If You Care To Wish Upon

Life always makes the funniest jokes. That’s why I never get bored of it. My last weeks in Amsterdam have been so dense that I don’t stop thinking about all the movies that would be the right equivalents for everything I have been through. As time goes, the possibility of linking different stories of life together is enormously increasing. Indifferent details suddenly become the main issues for long weeks and you are just sitting and watching your own life as a movie. Because there is nothing else to do. It was a dense period I told you and now I’m just waiting for what’s next.

I don’t know if you have ever thought about how historical events influence your own life. I’m sure everybody remembers where was and what was doing on 9/11, for example. When that happened, I was in Paris with my future­-ex-boyfriend and hardly noticed anything from the importance of that sorrowful event. All I remember was that I was really into him and I loved him so much that I was ready to be his friend-friend, only to have him in my life somehow. I still think so. In the Netherlands it’s forbidden to smoke in public area since 1st July and I’m still recovering from the consequences of that act (and it’s not about the addiction).

But movies are not only about love (which is up and down). There must be places where you can always retreat after heavy battles in your heart (sort of personal historical events). I think there is a moment when the absolute feeling of being alive makes you happier than anything else and it’s good to return there once in a while. These are those places and I’ve been there many times in the last weeks.

I see so many possibilities of living a life that I’m still confused. For example, there was this woman on the boat cruise on Friday night. The woman was German in her forties, her partner around 60 with really deep and gruff voice, someone who might suffer from larynx cancer. The woman had an English bull terrier aside. We sat in the back of the boat. Our company was friendly, they offered us some drinks and snacks, we could also stroke the always-smiling-like-an-idiot dog. After a while our communication became speechless, only smiles were talking. Actually, the „old people” got totally wasted, only the dog had fun. The dog which was said he was not afraid of anything. Well, after my friends saved his ass from falling into the water by grabbing his collar, the dog was not that brave anymore. I’m glad the woman had this dog at least. As she said, most of her family died last year. Since then she’s enjoying life. So we are.


Anyway, if I return to my roots, to the things that completely satisfy my lust for life, I still have things to say. Swimming in the sea yesterday is one of them. The sunshine was striking on the beach, clouds were coming and going, the wind was harsh but not scary yet. I knew from the first second we arrived that I was going to meet the waves. I was so much overjoyed by the huge waves and the power of the sea that I could hardly come out of the water. I was not cold at all. When I finally came out, I had to run a while and play frisbee. I don’t remember if I have been in such a harmony with the universe before… Conclusion: I’m going to learn surfing.

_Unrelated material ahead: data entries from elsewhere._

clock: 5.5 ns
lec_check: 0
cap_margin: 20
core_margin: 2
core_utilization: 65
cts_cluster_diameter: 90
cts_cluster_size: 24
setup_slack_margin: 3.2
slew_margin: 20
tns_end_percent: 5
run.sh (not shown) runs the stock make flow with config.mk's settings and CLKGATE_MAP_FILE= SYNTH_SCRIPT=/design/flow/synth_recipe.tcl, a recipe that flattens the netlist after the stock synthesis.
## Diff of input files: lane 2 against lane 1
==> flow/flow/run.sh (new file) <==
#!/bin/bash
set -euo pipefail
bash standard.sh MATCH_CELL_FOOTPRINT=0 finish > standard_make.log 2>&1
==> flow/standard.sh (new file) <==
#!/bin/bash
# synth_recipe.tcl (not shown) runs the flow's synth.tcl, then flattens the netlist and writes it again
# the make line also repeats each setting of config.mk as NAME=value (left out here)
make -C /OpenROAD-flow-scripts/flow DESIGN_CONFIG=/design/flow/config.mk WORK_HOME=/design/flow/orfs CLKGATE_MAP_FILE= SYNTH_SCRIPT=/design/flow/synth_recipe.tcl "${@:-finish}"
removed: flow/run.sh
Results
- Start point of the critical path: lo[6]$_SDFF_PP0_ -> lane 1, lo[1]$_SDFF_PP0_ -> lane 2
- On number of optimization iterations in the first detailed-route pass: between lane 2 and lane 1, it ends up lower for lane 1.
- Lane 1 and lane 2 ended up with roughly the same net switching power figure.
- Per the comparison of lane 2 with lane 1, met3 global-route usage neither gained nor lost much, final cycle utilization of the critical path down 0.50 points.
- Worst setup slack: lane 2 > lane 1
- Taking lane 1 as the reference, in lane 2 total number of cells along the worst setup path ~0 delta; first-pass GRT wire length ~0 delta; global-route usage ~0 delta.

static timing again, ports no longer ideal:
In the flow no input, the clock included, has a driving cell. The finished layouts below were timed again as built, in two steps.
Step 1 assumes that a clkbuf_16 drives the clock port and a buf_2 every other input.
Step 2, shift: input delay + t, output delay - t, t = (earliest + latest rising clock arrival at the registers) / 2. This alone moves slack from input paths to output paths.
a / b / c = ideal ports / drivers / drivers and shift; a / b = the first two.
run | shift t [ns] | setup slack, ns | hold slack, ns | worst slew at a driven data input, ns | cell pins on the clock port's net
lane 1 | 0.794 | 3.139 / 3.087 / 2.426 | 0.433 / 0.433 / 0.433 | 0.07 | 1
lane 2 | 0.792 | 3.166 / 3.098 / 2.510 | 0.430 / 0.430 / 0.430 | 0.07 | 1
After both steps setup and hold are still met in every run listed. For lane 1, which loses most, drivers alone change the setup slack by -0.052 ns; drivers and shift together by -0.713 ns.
Background: an optimization exercise with open tools, aiming at small area and a short achievable clock period. Do not read the settings as production practice. The RTL was checked by simulation tests, not by an equivalence proof against the original design. Power and IR drop assume default switching activity.

Setup of v26:
Design DSP48A1_simplified, start of the top module:
module DSP48A1_simplified (P, A, B, D, C, clk, rst_n);
  parameter OPERATION = "ADD";
  input [17:0] A, B, D;
  input [47:0] C;
  input clk, rst_n;
  output reg [47:0] P;
  reg [18:0] S;
  always @(posedge clk) S <= D + B;
  reg [9:0] BN, B1, B2;   
  reg [17:0] A_r;
  wire [21:0] sx = {2'b00, S, 1'b0};
  wire [2:0] bw0 = sx[2:0];
  wire [2:0] bw1 = sx[4:2];
  wire [2:0] bw2 = sx[6:4];
  wire [2:0] bw3 = sx[8:6];
  wire [2:0] bw4 = sx[10:8];
  wire [2:0] bw5 = sx[12:10];
  wire [2:0] bw6 = sx[14:12];
  wire [2:0] bw7 = sx[16:14];
  wire [2:0] bw8 = sx[18:16];
  wire [2:0] bw9 = sx[20:18];
  always @(posedge clk) begin
    A_r <= A;
    BN[0] <= rst_n & bw0[2] & ~(bw0[1] & bw0[0]);
    BN[1] <= rst_n & bw1[2] & ~(bw1[1] & bw1[0]);
    BN[2] <= rst_n & bw2[2] & ~(bw2[1] & bw2[0]);
    BN[3] <= rst_n & bw3[2] & ~(bw3[1] & bw3[0]);
    BN[4] <= rst_n & bw4[2] & ~(bw4[1] & bw4[0]);
    BN[5] <= rst_n & bw5[2] & ~(bw5[1] & bw5[0]);
    BN[6] <= rst_n & bw6[2] & ~(bw6[1] & bw6[0]);
    BN[7] <= rst_n & bw7[2] & ~(bw7[1] & bw7[0]);
    BN[8] <= rst_n & bw8[2] & ~(bw8[1] & bw8[0]);
    BN[9] <= rst_n & bw9[2] & ~(bw9[1] & bw9[0]);
    B1[0] <= rst_n & (bw0[1] ^ bw0[0]);
    B1[1] <= rst_n & (bw1[1] ^ bw1[0]);
    B1[2] <= rst_n & (bw2[1] ^ bw2[0]);
    B1[3] <= rst_n & (bw3[1] ^ bw3[0]);
    B1[4] <= rst_n & (bw4[1] ^ bw4[0]);
    B1[5] <= rst_n & (bw5[1] ^ bw5[0]);
    B1[6] <= rst_n & (bw6[1] ^ bw6[0]);
    B1[7] <= rst_n & (bw7[1] ^ bw7[0]);
    B1[8] <= rst_n & (bw8[1] ^ bw8[0]);
    B1[9] <= rst_n & (bw9[1] ^ bw9[0]);
    B2[0] <= rst_n & ((bw0[2] & ~bw0[1] & ~bw0[0]) | (~bw0[2] & bw0[1] & bw0[0]));
    B2[1] <= rst_n & ((bw1[2] & ~bw1[1] & ~bw1[0]) | (~bw1[2] & bw1[1] & bw1[0]));
    B2[2] <= rst_n & ((bw2[2] & ~bw2[1] & ~bw2[0]) | (~bw2[2] & bw2[1] & bw2[0]));
    B2[3] <= rst_n & ((bw3[2] & ~bw3[1] & ~bw3[0]) | (~bw3[2] & bw3[1] & bw3[0]));
  ...
Size: about 1500 cells after synthesis, ~220 flip-flops, roughly 16000 µm² of cells after synthesis.
export LEC_CHECK = 0
export CAP_MARGIN = 20
export CORE_MARGIN = 2
export CORE_UTILIZATION = 40
export SETUP_SLACK_MARGIN = 3.5
export SLEW_MARGIN = 20
export SYNTH_HIERARCHICAL = 1
export TNS_END_PERCENT = 0
create_clock -name core_clock -period 6.5 [get_ports {clk}]
standard.sh (not shown) runs the stock make flow with config.mk's settings and CLKGATE_MAP_FILE= SYNTH_SCRIPT=/design/flow/synth_recipe.tcl, a recipe that flattens the netlist after the stock synthesis.
==> flow/flow/run.sh <==
#!/bin/bash
# The standard layout (standard.sh: the standard synthesis, then ORFS to the
# routed layout), with two changes made through ORFS's own variables:
#  - the port buffers are plain buf_1 cells instead of the delay-cell buffers
#    that port buffering picks by default (every port still gets its own buffer);
#  - clock tree synthesis uses clkbuf_8 buffers with sink clusters of at most
#    14 flip-flops (80 um across) and no dummy loads, instead of clkbuf_16 leaves.
# All make/tool output goes to standard.log in this folder.
set -uo pipefail
export BUFFER_PORTS_ARGS="-buffer_cell sky130_fd_sc_hd__buf_1"
export CTS_ARGS="-sink_clustering_enable -repair_clock_nets -dont_use_dummy_load -buf_list sky130_fd_sc_hd__clkbuf_8 -sink_clustering_size 14 -sink_clustering_max_diameter 80"
bash standard.sh > standard.log 2>&1
Edits applied to the flow inputs when going from v26 to v12:
Settings: clearing TNS_END_PERCENT, which used to be 0; putting ABC_AREA at 1 where nothing was set.
==> flow/run.sh (new file) <==
#!/bin/bash
# synth_recipe.tcl (not shown) runs the flow's synth.tcl, then flattens the netlist and writes it again
# the make line also repeats each setting of config.mk as NAME=value (left out here)
make -C /OpenROAD-flow-scripts/flow DESIGN_CONFIG=/design/flow/config.mk WORK_HOME=/design/flow/orfs CLKGATE_MAP_FILE= SYNTH_SCRIPT=/design/flow/synth_recipe.tcl finish
removed: flow/flow/run.sh
removed: flow/standard.sh
==> comparison <==
Comparing the two runs side by side, v12 comes out behind v26 on wire length.
Going from v26 to v12, horizontal extent of the die grew slightly.
v26 → v12: post-synthesis compound-gate area fraction lower; met3 global-route usage higher.
Area growth from synthesis to final layout, v12 and v26: lower on v26
Side by side, final core utilization turned out higher in v12 than in v26.
Row critical path depth: v12 lower / v26 higher
Relative to v26, the standby leakage power measured on v12 has increased by more than a quarter.
Count of fill cells added during filler insertion, v12 and v26: higher on v26
| non-clock buffer count | lower: v26 |
Source: an optimization exercise on an open RTL-to-GDS flow (aim: small area, a short achievable clock period and few clock cycles per item). Production flows keep margins and buffers that such runs may drop. For this run, only the layout was checked, not whether the RTL still works.

--- flow/config.mk ---
export PLATFORM = sky130hd
export DESIGN_NAME = booth
export DESIGN_NICKNAME = booth
export VERILOG_FILES = /design/flow/design.v
export SDC_FILE = /design/flow/constraint.sdc
export NUM_CORES = 4
export LEC_CHECK = 0
export CAP_MARGIN = 20
export CORE_MARGIN = 2
export CORE_UTILIZATION = 40
export SLEW_MARGIN = 20
export SYNTH_HIERARCHICAL = 1
export SYNTH_MINIMUM_KEEP_SIZE = 0
--- flow/constraint.sdc ---
create_clock -name core_clock -period 4.0 [get_ports {clk}]
set_input_delay 0.8000 -clock core_clock [delete_from_list [all_inputs] [get_ports {clk}]]
set_output_delay 0.8000 -clock core_clock [all_outputs]
set_load 0.01 [all_outputs]
This is an optimization exercise on Yosys and OpenROAD, whose aim is small area, a short achievable clock period and few clock cycles, not a production implementation.
RTL that was checked went through simulation tests only; none was proved equivalent to the original.
The clock port is modelled as an ideal driver; clocking choices that lean on that would not hold on a real chip.

==> willow <==
==> flow/design.v <==
module median_fliter(
  input                  clk,
  input                  rst,
  input               enable,
  input  [7:0]     RAM_IMG_Q,
  input  [7:0]     RAM_OUT_Q,
  output          RAM_IMG_OE,
  output          RAM_IMG_WE,
  output [15:0]    RAM_IMG_A,
  output [7:0]     RAM_IMG_D,
  output          RAM_OUT_OE,
  output          RAM_OUT_WE,
  output [15:0]    RAM_OUT_A,
  output [7:0]     RAM_OUT_D,
  output                done
);
  localparam LK = 3;             
  localparam K  = 1 << LK;       
  localparam L  = K + 2;         
  localparam [3:0] RI_LAST = L - 1;
  reg        go;         
  reg        running;    
  reg        oe;         
  reg        first;      
  reg        flush;      
  reg  [7:0] rrow;       
  reg  [7:0] rcol;       
  reg  [3:0] ri;         
  reg        done_reg;
  reg  [4:0] vp;         
  wire ri_last  = (ri == RI_LAST);
  wire row_pad  = ((ri == 4'd0) & (rrow == 8'd255)) | (ri_last & (rrow == 8'd0));
  always @(posedge clk, posedge rst) begin
    if (rst) begin
      go      <= 1'b0;
      running <= 1'b0;
      oe      <= 1'b0;
    end else begin
      go <= enable & ~running & ~go;
      if (go) begin
        running <= 1'b1;
        oe      <= 1'b1;
      end else if (ri_last) begin
        if (rcol == 8'd255 && rrow == 8'd0) oe <= 1'b0;    
        if (flush) running <= 1'b0;
      end
    end
  end
  always @(posedge clk) begin
    if (go) begin
      first <= 1'b1;
      flush <= 1'b0;
      rrow  <= 8'd255;
      rcol  <= 8'd0;
      ri    <= 4'd0;
    end else if (!ri_last) begin
      ri   <= ri + 4'd1;
      rrow <= rrow + 8'd1;
    end else begin
      ri    <= 4'd0;
      first <= 1'b0;
      rcol  <= rcol + 8'd1;
      if (rcol == 8'd255) begin
        rrow <= rrow - 8'd1;
        if (rrow == 8'd0) flush <= 1'b1;
      end else begin
        rrow <= rrow - RI_LAST;
      end
    end
  end
  wire v0  = running & ~first & (ri >= 4'd2);   
  wire mn0 = (rcol == 8'd0);                    
  reg       pad1;
  reg [1:0] mn;
  always @(posedge clk, posedge rst) begin
    if (rst) vp <= 5'd0;
    else     vp <= {vp[3:0], v0};
  end
  always @(posedge clk) begin
    pad1 <= row_pad;
    mn   <= {mn[0], mn0};
  end
  reg [7:0] din;
  reg [7:0] dl [1:2*L];
  integer k;
  always @(posedge clk) begin
    din     <= RAM_IMG_Q & {8{~pad1}};
    dl[1]   <= din;
    for (k = 2; k <= 2*L; k = k + 1) dl[k] <= dl[k-1];
    dl[L+1] <= dl[L] & {8{~mn[1]}};
  end
  wire [7:0] ta = dl[2*L];                  
  wire [7:0] tb = dl[L];                    
  wire [7:0] tc = din & {8{~mn[1]}};        
  function gt8(input [7:0] a, input [7:0] b);
    reg [7:0] g, p;
    reg [3:0] g1, p1;
    reg [1:0] g2, p2;
    integer i;
    begin
      g = a & ~b;
      p = a | ~b;
      for (i = 0; i < 4; i = i + 1) begin
        g1[i] = g[2*i+1] | (p[2*i+1] & g[2*i]);
        p1[i] = p[2*i+1] & p[2*i];
      end
      for (i = 0; i < 2; i = i + 1) begin
        g2[i] = g1[2*i+1] | (p1[2*i+1] & g1[2*i]);
        p2[i] = p1[2*i+1] & p1[2*i];
      end
      gt8 = g2[1] | (p2[1] & g2[0]);
    end
  endfunction
  function [7:0] max3(input [7:0] a, input [7:0] b, input [7:0] c);
    reg x, y, z;
    begin
      x = gt8(a, b);
      y = gt8(b, c);
      z = gt8(a, c);
      max3 = (x & z) ? a : (~x & y) ? b : c;
    end
  endfunction
  function [7:0] min3(input [7:0] a, input [7:0] b, input [7:0] c);
    reg x, y, z;
    begin
      x = gt8(a, b);
      y = gt8(b, c);
      z = gt8(a, c);
      min3 = (~x & ~z) ? a : (x & ~y) ? b : c;
    end
  endfunction
  function [7:0] med3(input [7:0] a, input [7:0] b, input [7:0] c);
    reg x, y, z;
    begin
      x = gt8(a, b);
      y = gt8(b, c);
      z = gt8(a, c);
      med3 = (x ^ z) ? a : (x ^ y) ? c : b;
    end
  endfunction
  reg [7:0] lo0, md0, hi0, lo1, md1, hi1, md2, lo12, hi12;
  always @(posedge clk) begin
    lo0  <= min3(ta, tb, tc);
    md0  <= med3(ta, tb, tc);
    hi0  <= max3(ta, tb, tc);
    lo1  <= lo0;  md1 <= md0;  hi1 <= hi0;
    md2  <= md1;
    lo12 <= gt8(lo0, lo1) ? lo0 : lo1;
    hi12 <= gt8(hi0, hi1) ? hi1 : hi0;
  end
  reg [7:0] mxlo, mdmd, mnhi, dout;
  always @(posedge clk) begin
    mxlo <= gt8(lo12, lo0) ? lo12 : lo0;
    mdmd <= med3(md0, md1, md2);
    mnhi <= gt8(hi12, hi0) ? hi0 : hi12;
    dout <= med3(mxlo, mdmd, mnhi);
  end
  wire we = vp[4];
  reg [15:0] wa;      
  reg        wlast;   
  always @(posedge clk) begin
    if (go) begin
      wa    <= 16'hffff;
      wlast <= 1'b0;
    end else if (vp[3]) begin
      wa    <= wa + 16'd1;
      wlast <= (wa == 16'hfffe);
    end
  end
  always @(posedge clk, posedge rst) begin
    if (rst) done_reg <= 1'b0;
    else if (enable && !running) done_reg <= 1'b0;
    else if (we && wlast) done_reg <= 1'b1;
  end
  assign RAM_IMG_OE = oe;
  assign RAM_IMG_WE = 1'b0;
  assign RAM_IMG_A  = {rrow, rcol};
  assign RAM_IMG_D  = 8'd0;
  assign RAM_OUT_OE = 1'b0;
  assign RAM_OUT_WE = we;
  assign RAM_OUT_A  = {wa[15:8+LK], wa[LK-1:0], wa[7+LK:LK]};
  assign RAM_OUT_D  = dout;
  assign done       = done_reg;
endmodule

And I’m glad to have Roadmovie 131, which is a compilation I’m listening nonstop again. And I’m happy to have friends around: married, biking or visiting ones, and I’m happy for the short Chinese guy in the Vondelpark I meet on a regular basis for months now, who just started to say hi during our running sessions. And I’m proud of the 133 km I ran during the last 2 weeks at one of my favourite places on earth. Let's see what's next.